Mark and Wendy’s dad Davey sent this photo to my mom, along with some sort of memoir, to be published in the next issue of North American Pylon. My mom says it’s good stuff. I wish I could tell you more about it, but I’ll have to wait for the next issue just like everybody else.

So while I wait in heavy anticipation, let me describe to you my own scenes from “the life.” Every September, some early morning, usually on the first day of school — yah — Mom and Dad would pack up the our van, the Great White Whale, with wheels and tools, suitcases and a cooler filled with Kraft cheese slices and Pepsi Cola, and attach the trailer with Li’l Stroker the Lotus on it. We’d take a two-week long vacation to Salina, Kansas, staying in hole-in-the wall hotels and eating at all the greasy spoons, with only a single speaker AM radio for entertainment in our old Dodge van that for some reason could only channel John Denver tunes.

We would then camp out in Salina, usually in a hotel, once in a motor-home, and spend a week in the autocross paddock completely unsupervised while our parents went off and participated in something we understood as very important, on one level, but on the other, we were completely isolated from them and I honestly have no idea what was happening, but that was fine, because, again, we were completely unsupervised.

I’m one of the few who can say I’ve been on both sides.

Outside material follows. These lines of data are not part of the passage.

## config.mk

```make
export PLATFORM = sky130hd
export DESIGN_NAME = i2c_ptr_target
export DESIGN_NICKNAME = d
export VERILOG_FILES = /design/src/rtl/i2c_ptr_pkg.sv /design/src/rtl/i2c_line_sync.sv /design/src/rtl/i2c_byte_store.sv /design/src/rtl/i2c_ptr_target.sv
export SDC_FILE = /design/constraint.sdc
export NUM_CORES = 2
export LEC_CHECK = 0
export ABC_AREA = 1
export CAP_MARGIN = 20
export CORE_MARGIN = 5
export CORE_UTILIZATION = 40
export CTS_CLUSTER_SIZE = 20
export DETAILED_ROUTE_END_ITERATION = 6
export DONT_BUFFER_PORTS = 1
export HOLD_SLACK_MARGIN = 0.05
export SYNTH_ARGS = -nofsm -noshare
export SYNTH_HDL_FRONTEND = slang
export SYNTH_SLANG_ARGS = --single-unit
```

## constraint.sdc

```tcl
create_clock -name clk -period 3.49 [get_ports clk]
set_clock_uncertainty 0.05 [all_clocks]
set_input_delay 0.1745 -clock clk [delete_from_list [all_inputs] [get_ports clk]]
set_output_delay 0.1745 -clock clk [all_outputs]
set_load 0.005 [all_outputs]
```

## src/rtl/i2c_ptr_pkg.sv

```systemverilog
package i2c_ptr_pkg;
    localparam int unsigned BYTE_W  = 8;
    localparam int unsigned CNT_W   = 4;
    localparam logic [CNT_W-1:0] BYTE_END = CNT_W'(BYTE_W);

    typedef enum logic [2:0] {
        ST_IDLE,
        ST_ADDR,
        ST_ADDR_ACK,
        ST_WR,
        ST_WR_ACK,
        ST_RD,
        ST_RD_ACK,
        ST_SKIP
    } tgt_state_t;

    typedef struct packed {
        logic scl;
        logic scl_rise;
        logic scl_fall;
        logic start;
        logic stop;
        logic sda;
    } bus_evt_t;

    function automatic logic addr_hit(input logic [BYTE_W-1:0] rx, input logic [6:0] own);
        return rx[BYTE_W-1:1] == own;
    endfunction
endpackage

```

## src/rtl/i2c_line_sync.sv

```systemverilog
module i2c_line_sync
    import i2c_ptr_pkg::*;
#(
    parameter int unsigned STAGES = 2
) (
    input  logic     clk,
    input  logic     rst,
    input  logic     scl_in,
    input  logic     sda_in,
    output bus_evt_t evt
);
    logic [STAGES-1:0] scl_sh;
    logic [STAGES-1:0] sda_sh;
    logic              scl_d;
    logic              sda_d;

    generate
        if (STAGES == 1) begin : g_one
            always_ff @(posedge clk) begin
                if (rst) begin
                    scl_sh <= '1;
                    sda_sh <= '1;
                end else begin
                    scl_sh <= scl_in;
                    sda_sh <= sda_in;
                end
            end
        end else begin : g_chain
            always_ff @(posedge clk) begin
                if (rst) begin
                    scl_sh <= '1;
                    sda_sh <= '1;
                end else begin
                    scl_sh <= {scl_sh[STAGES-2:0], scl_in};
                    sda_sh <= {sda_sh[STAGES-2:0], sda_in};
                end
            end
        end
    endgenerate

    always_ff @(posedge clk) begin
        if (rst) begin
            scl_d <= 1'b1;
            sda_d <= 1'b1;
        end else begin
            scl_d <= scl_sh[STAGES-1];
            sda_d <= sda_sh[STAGES-1];
        end
    end

    always_comb begin
        evt.scl      = scl_sh[STAGES-1];
        evt.sda      = sda_sh[STAGES-1];
        evt.scl_rise = evt.scl & ~scl_d;
        evt.scl_fall = ~evt.scl & scl_d;
        evt.start    = evt.scl & scl_d & sda_d & ~evt.sda;
        evt.stop     = evt.scl & scl_d & ~sda_d & evt.sda;
    end
endmodule

```

## src/rtl/i2c_byte_store.sv

```systemverilog
module i2c_byte_store #(
    parameter int unsigned DEPTH = 128,
    parameter int unsigned WIDTH = 8,
    localparam int unsigned AW = $clog2(DEPTH)
) (
    input  logic             clk,
    input  logic             rst,
    input  logic             we,
    input  logic [AW-1:0]    waddr,
    input  logic [WIDTH-1:0] wdata,
    input  logic [AW-1:0]    raddr,
    output logic [WIDTH-1:0] rdata
);
    logic [WIDTH-1:0] cells [DEPTH];

    always_ff @(posedge clk) begin
        if (rst) begin
            for (int i = 0; i < DEPTH; i++) cells[i] <= '0;
        end else if (we) begin
            cells[waddr] <= wdata;
        end
    end

    assign rdata = cells[raddr];


    write_lands_chk: assert property (@(posedge clk) disable iff (rst)
        we |=> cells[$past(waddr)] == $past(wdata));
endmodule

```

## src/rtl/i2c_ptr_target.sv

```systemverilog
module i2c_ptr_target
    import i2c_ptr_pkg::*;
#(
    parameter logic [6:0]  OWN_ADDR    = 7'h52,
    parameter int unsigned MEM_DEPTH   = 128,
    parameter int unsigned SYNC_STAGES = 2,
    localparam int unsigned PW = $clog2(MEM_DEPTH)
) (
    input  logic clk,
    input  logic rst,
    input  logic scl_in,
    input  logic sda_in,
    output logic sda_pull
);
    bus_evt_t          evt;
    tgt_state_t        state;
    logic [CNT_W-1:0]  bit_cnt;
    logic [BYTE_W-1:0] shreg;
    logic [PW-1:0]     ptr;
    logic              rw_bit;
    logic              first_wr;
    logic              more_rd;
    logic [BYTE_W-1:0] rd_data;
    logic              byte_end;
    logic              mem_we;

    i2c_line_sync #(.STAGES(SYNC_STAGES)) u_sync (
        .clk(clk), .rst(rst), .scl_in(scl_in), .sda_in(sda_in), .evt(evt)
    );

    assign byte_end = evt.scl_fall && (bit_cnt == BYTE_END);
    assign mem_we   = (state == ST_WR) && byte_end && !first_wr;

    i2c_byte_store #(.DEPTH(MEM_DEPTH), .WIDTH(BYTE_W)) u_store (
        .clk(clk), .rst(rst), .we(mem_we), .waddr(ptr), .wdata(shreg),
        .raddr(ptr), .rdata(rd_data)
    );

    always_ff @(posedge clk) begin
        if (rst) begin
            state    <= ST_IDLE;
            bit_cnt  <= '0;
            shreg    <= '0;
            ptr      <= '0;
            rw_bit   <= 1'b0;
            first_wr <= 1'b0;
            more_rd  <= 1'b0;
            sda_pull <= 1'b0;
        end else if (evt.stop) begin
            state    <= ST_IDLE;
            sda_pull <= 1'b0;
        end else if (evt.start) begin
            state    <= ST_ADDR;
            bit_cnt  <= '0;
            sda_pull <= 1'b0;
        end else begin
            unique case (state)
                ST_ADDR: begin
                    if (evt.scl_rise) begin
                        shreg   <= {shreg[BYTE_W-2:0], evt.sda};
                        bit_cnt <= bit_cnt + 1'b1;
                    end else if (byte_end) begin
                        if (addr_hit(shreg, OWN_ADDR)) begin
                            sda_pull <= 1'b1;
                            rw_bit   <= shreg[0];
                            first_wr <= 1'b1;
                            state    <= ST_ADDR_ACK;
                        end else begin
                            state <= ST_SKIP;
                        end
                    end
                end
                ST_ADDR_ACK: begin
                    if (evt.scl_fall) begin
                        bit_cnt <= '0;
                        if (rw_bit) begin
                            shreg    <= rd_data;
                            sda_pull <= ~rd_data[BYTE_W-1];
                            state    <= ST_RD;
                        end else begin
                            sda_pull <= 1'b0;
                            state    <= ST_WR;
                        end
                    end
                end
                ST_WR: begin
                    if (evt.scl_rise) begin
                        shreg   <= {shreg[BYTE_W-2:0], evt.sda};
                        bit_cnt <= bit_cnt + 1'b1;
                    end else if (byte_end) begin
                        sda_pull <= 1'b1;
                        state    <= ST_WR_ACK;
                        if (first_wr) begin
                            ptr      <= shreg[PW-1:0];
                            first_wr <= 1'b0;
                        end else begin
                            ptr <= ptr + 1'b1;
                        end
                    end
                end
                ST_WR_ACK: begin
                    if (evt.scl_fall) begin
                        sda_pull <= 1'b0;
                        bit_cnt  <= '0;
                        state    <= ST_WR;
                    end
                end
                ST_RD: begin
                    if (evt.scl_rise) begin
                        bit_cnt <= bit_cnt + 1'b1;
                    end else if (byte_end) begin
                        sda_pull <= 1'b0;
                        ptr      <= ptr + 1'b1;
                        state    <= ST_RD_ACK;
                    end else if (evt.scl_fall) begin
                        shreg    <= {shreg[BYTE_W-2:0], 1'b0};
                        sda_pull <= ~shreg[BYTE_W-2];
                    end
                end
                ST_RD_ACK: begin
                    if (evt.scl_rise) begin
                        more_rd <= ~evt.sda;
                    end else if (evt.scl_fall) begin
                        if (more_rd) begin
                            shreg    <= rd_data;
                            sda_pull <= ~rd_data[BYTE_W-1];
                            bit_cnt  <= '0;
                            state    <= ST_RD;
                        end else begin
                            state <= ST_SKIP;
                        end
                    end
                end
                default: ;
            endcase
        end
    end


    pull_moves_scl_low_chk: assert property (@(posedge clk) disable iff (rst)
        (sda_pull != $past(sda_pull)) |-> !evt.scl);


    stop_to_idle_chk: assert property (@(posedge clk) disable iff (rst)
        evt.stop |=> (state == ST_IDLE) && !sda_pull);


    skip_silent_chk: assert property (@(posedge clk) disable iff (rst)
        (state == ST_SKIP) |-> !sda_pull);


    ack_held_chk: assert property (@(posedge clk) disable iff (rst)
        (state == ST_ADDR_ACK || state == ST_WR_ACK) |-> sda_pull);


    ptr_wrap_chk: assert property (@(posedge clk) disable iff (rst)
        (state == ST_RD && byte_end && ptr == PW'(MEM_DEPTH-1)) |=> ptr == '0);
endmodule

```

==> metrics <==
sequential share of power=0.481; ys flop type=edfxtp_1; Buffers on Ports=0; asr flop ratio synth=0; maximum clock path buffer count=3; CTS resizes=0; htree depth=3; WS Path Type=flip-flop to flip-flop; NumNets Final=4915; Synthesized Nets=5062; crit start category=flip-flop; P_sw=8.75 mW; grt total ovfl=0; critical path's slowest cell=nand2_1; clk sinks=1063; CTS buffer count=111; DR vias=between 30000 and 40000; TritonCTS clock tree=built; worst endpoint required time=3780 ps; IO Pins=5; Hold Fails Final Rpt=0; CP Cell Sequence=inv_1 > ha_1 > nand3_1 > nor2_4 > inv_2 > nor4_2 > nand2_1 > nor2_4 > buf_12 > nand2_1 > nand2_1; drt wl/cell=21.1 µm; biggest area consumer among synthesized cells=edfxtp_1; maximum vdd drop=0.947 mV; max_cap viols=0; post-synthesis sequential area ratio=0.655; initial antenna violation count=1; largest net degree at the start of global routing=186; largest cells by area after synthesis=edfxtp_1 64%, nand2_1 11%, nand3_1 10%, nor2_1 8.3%, clkbuf_1 2.5%; Power Internal=~22 mW; Final Slew Violations=0; status=finished, final reports clean; top-count cell post-synth=nand2_1; Chip Height=357 µm; sw frac=0.287; Layout area overhead=11.3%; vias in the first global route=34100; final WL=140000 µm; Setup crit end kind=flip-flop; period utilization=0.871; clock transition at the registers of the reported paths=around 70 ps; average size of a mapped cell=9.53 µm²; Comb power frac=0.132; multi-input logic area=15100 µm²; post-synth top area share=0.638; Worst-Skew Late Latency=between 600 and 700 ps; core box area=120000 µm²; layout filler cell count=11400; crit-path most repeated cell=nand2_1; Power Density=568 nW/µm²; die area=127000 µm²; Rel. slew slack=0.336; clock power share=0.387; Distinct cells, synth=33; unrepaired setup endpoints after global routing=no; drt first pass iters=7; Final Critical Period=3040 ps; Synth Cell Area=48200 µm²; Post-route DRC=0; max incr delay on CP=330 ps; GPL Wtd Cong=about 0.90; Slew @ Worst Pin=997 ps; post-route insts no fill=between 6000 and 7000; gr usage total=0.215; CP bufs+invs=3; largest fanout on the critical path=13; LEAKAGE=18.9 nW; Die Wd=357 µm; first-pass GRT wire length=209000 µm; Worst EP arrival=3330 ps; row count=127; Commonest cells post-synth=1377 x nand2_1, 1066 x nor2_1, 1024 x edfxtp_1, 966 x nand3_1, 319 x clkbuf_1; synthesized instance count=5055; root buffer cell=clkbuf_16; DR iter-0 viols=~4200; Register Area=31500 µm²; EDFF count, synth=1024; Ys Warns=0; Final setup violation count=0; fmax=329 MHz; antenna violation net count after detailed routing=0; #FFs+latches synth=1063; setup TNS=0 ps; placed insts=6402; hold crit path type=primary input to flip-flop; Post-DP HPWL=82500 µm; Initial Utilization=0.402; share of cells above drive strength 1=0.0711; largest delay contributor family on the critical path=simple AND/OR/NAND/NOR gates; Vias/cell=between 5 and 6
stage by stage:
step | util | setup slack (ps) | power [mW] | hold slack (ps) | area [µm²]
after global placement | 0.417 | 485 | 18.9 | 206 | 50000
after CTS | 0.447 | 436 | 30.5 | 77.0 | 53600
final | 0.447 | 449 | 30.4 | 119 | 53600
after global routing | 0.447 | 172 | 31.3 | 125 | 53600
after floorplan | - | 973 | 16.8 | 228 | 48200
after detailed placement | 0.417 | 460 | 18.9 | 211 | 50000
power by group through the flow:
stage | clock (mW) | sequential (mW) | combinational, mW
4_1_cts | 11.9 | 14.6 | 3.99
6_report | 11.8 | 14.6 | 4.02
3_5_place_dp | 0 | 14.9 | 3.98
5_1_grt | 12.4 | 14.7 | 4.16
3_3_place_gp | 0 | 14.9 | 3.98
2_1_floorplan | 0 | 14.8 | 2.05
cell usage in the layout, fill, tap and decap left out, drive strengths merged, types with 4 or more instances in the layout:
cell type and count:
o21ai 26, nor2 1078, bufinv 12, dlygate4sd3 5, clkinv 54, or2 5
nand2 1436, nand4 4, dfxtp 39, nor3 8, a21oi 33, a211oi 7
buf 96, clkbuf 129, nand3 966, edfxtp 1024, inv 51, clkinvlp 6
routing by layer:
metal  vias to the layer above  global-route usage  part of all wire
met5                         -                   0                 0
li1                      16800                   -                 -
met1                     17400               0.299              0.41
met3                       237              0.0324             0.086
met4                         0              0.0674             0.029
met2                      1590               0.350              0.47
flip-flops by register name (all words and copies together) (netlist names), 2 cells and up, named ones only:
register / flops
u_sync.scl_sh: 2
state: 3
u_sync.sda_sh: 2
ptr: 7
shreg: 8
u_store.cells: 1024
bit_cnt: 4
logic make-up after synthesis:
logic type	synth area share
xor+xnor	0.000182
fa+ha+maj	0.000779
simple gates	0.303
compound gates	0.00878
buf+inv	0.0329
flops	0.655
what timing repair did:
item                      in CTS  in global routing
buffers inserted               0                  0
hold buffers                   5                  0
hold endpoints to repair      24                  0
cell type report:
cell class              instances  share of cell area
multi-input cells            3580               0.281
inverters                      51             0.00474
clock inverters                72              0.0127
flip-flops and latches       1063               0.588
clock buffers                 129              0.0541
well taps                    1612              0.0376
diodes                          1           0.0000467
repair buffers                101              0.0211
final timing paths:
| kind | depth (start not counted) | slack [ps] | from | end |
|---|---|---|---|---|
| worst max-delay path | 11 | 450 | bit_cnt[0]$_SDFFE_PP0P_ | u_store.cells[57][2]$_SDFFCE_PN0P_ |
| worst min-delay path | 3 | 120 | rst | u_sync.sda_d$_SDFF_PP1_ |
| worst max register to register | 11 | 450 | bit_cnt[0]$_SDFFE_PP0P_ | u_store.cells[57][2]$_SDFFCE_PN0P_ |
| worst min register to register | 1 | 410 | u_sync.sda_sh[0]$_SDFF_PP1_ | u_sync.sda_sh[1]$_SDFF_PP1_ |
worst min-delay path, stage by stage:
cell and delay, ps:
inv_6 210, buf_12 310, nand2_1 90
Note: power is estimated with default switching activity, not from simulation.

I think I may have gone to more nationals as a kid than as a competitor, but I’ll have to stop to do the math. Both sides are good, but one might be better.

Mark and Wendy are Davey and Joyce Looman’s kids. They’re from Michigan. I have no recollection of how we met, but I remember how we’d run around the paddock and then around the halls, some of them secret, of the Salina Convention Center. Four days in Salina wasn’t enough. I couldn’t wait for September for it to happen all over again. The first time I ever remember feeling heartache was when we went to Salina one year and Davey told Maggy and me that Mark and Wendy were staying with their grandparents. We never saw them again. Nationals would never be the same.

So while I may say I learned how to solve the Rubik’s Cube to impress Barry Schmitt, it was Wendy who taught me that it was possible. She had brought with her the Rubik’s Cube book, the manual to the stars. I never felt more smart.

Wendy also taught my sister and me a secret language, and she does not know this, but my parents have never forgiven her. I dare say that it was Wendy herself who opened the door to my linguistic fascinations. I always wanted to be bilingual, and I had no idea that all you had to do was at a “b” sound to every syllable, and you, too, could pronounced words intelligible only to those who knew the secret language.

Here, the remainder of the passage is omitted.